Courts of Appeals Decisions

  • Bello v. Tarrant County et al., No. 02-09-00462-CV (Second Court of Appeals – Fort Worth) -
    (December 9, 2010)

    This case involves an appeal in a delinquent tax suit. The trial court entered judgment in favor of the taxing entities and the property owner appealed. In addressing one of several grounds raised on appeal, the appellate court affirmed that service of citation by publication may be authorized in delinquent tax suits.

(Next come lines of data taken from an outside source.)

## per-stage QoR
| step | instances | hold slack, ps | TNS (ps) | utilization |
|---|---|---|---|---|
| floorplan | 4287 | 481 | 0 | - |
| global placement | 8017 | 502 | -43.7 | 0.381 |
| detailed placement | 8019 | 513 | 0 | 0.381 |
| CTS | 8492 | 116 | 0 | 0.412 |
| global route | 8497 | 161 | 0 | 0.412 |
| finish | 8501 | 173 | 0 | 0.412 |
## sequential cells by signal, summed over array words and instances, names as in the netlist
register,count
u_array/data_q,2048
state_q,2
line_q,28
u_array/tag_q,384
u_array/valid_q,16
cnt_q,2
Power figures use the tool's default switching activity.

  • Sections 42.01 and 42.21
    Bexar Appraisal District v. American Opportunity for Housing–Perrin Oaks, L.L.C., No. 04-10-00278-CV (Fourth Court of Appeals — San Antonio)
    -
    (December 8, 2010)

    This case involves an appeal from a denial of a plea to the jurisdiction in a suit relating to a tax exemption. In its opinion, the appellate court provided the following background:

    Perrin Oaks I, Ltd. (Perrin, Ltd.) is the record owner of a housing development project known as Paseo Pointe Apartments (the Apartments). Perrin, Ltd. is a limited partnership comprised of: (1) Perrin Oaks, Inc. (Perrin, Inc.), the sole general partner; and (2) American Opportunity for Housing, Inc. (Housing, Inc.), the sole limited partner. Housing, Inc. is also the sole shareholder of AOP. AOP claims that in 2007, Housing, Inc. and AOP entered into an Assignment and Merger Agreement that merged Perrin, Ltd. into AOP. As a consequence, AOP argues that it is the property owner of the Apartments. BCAD disputes the effect of the merger.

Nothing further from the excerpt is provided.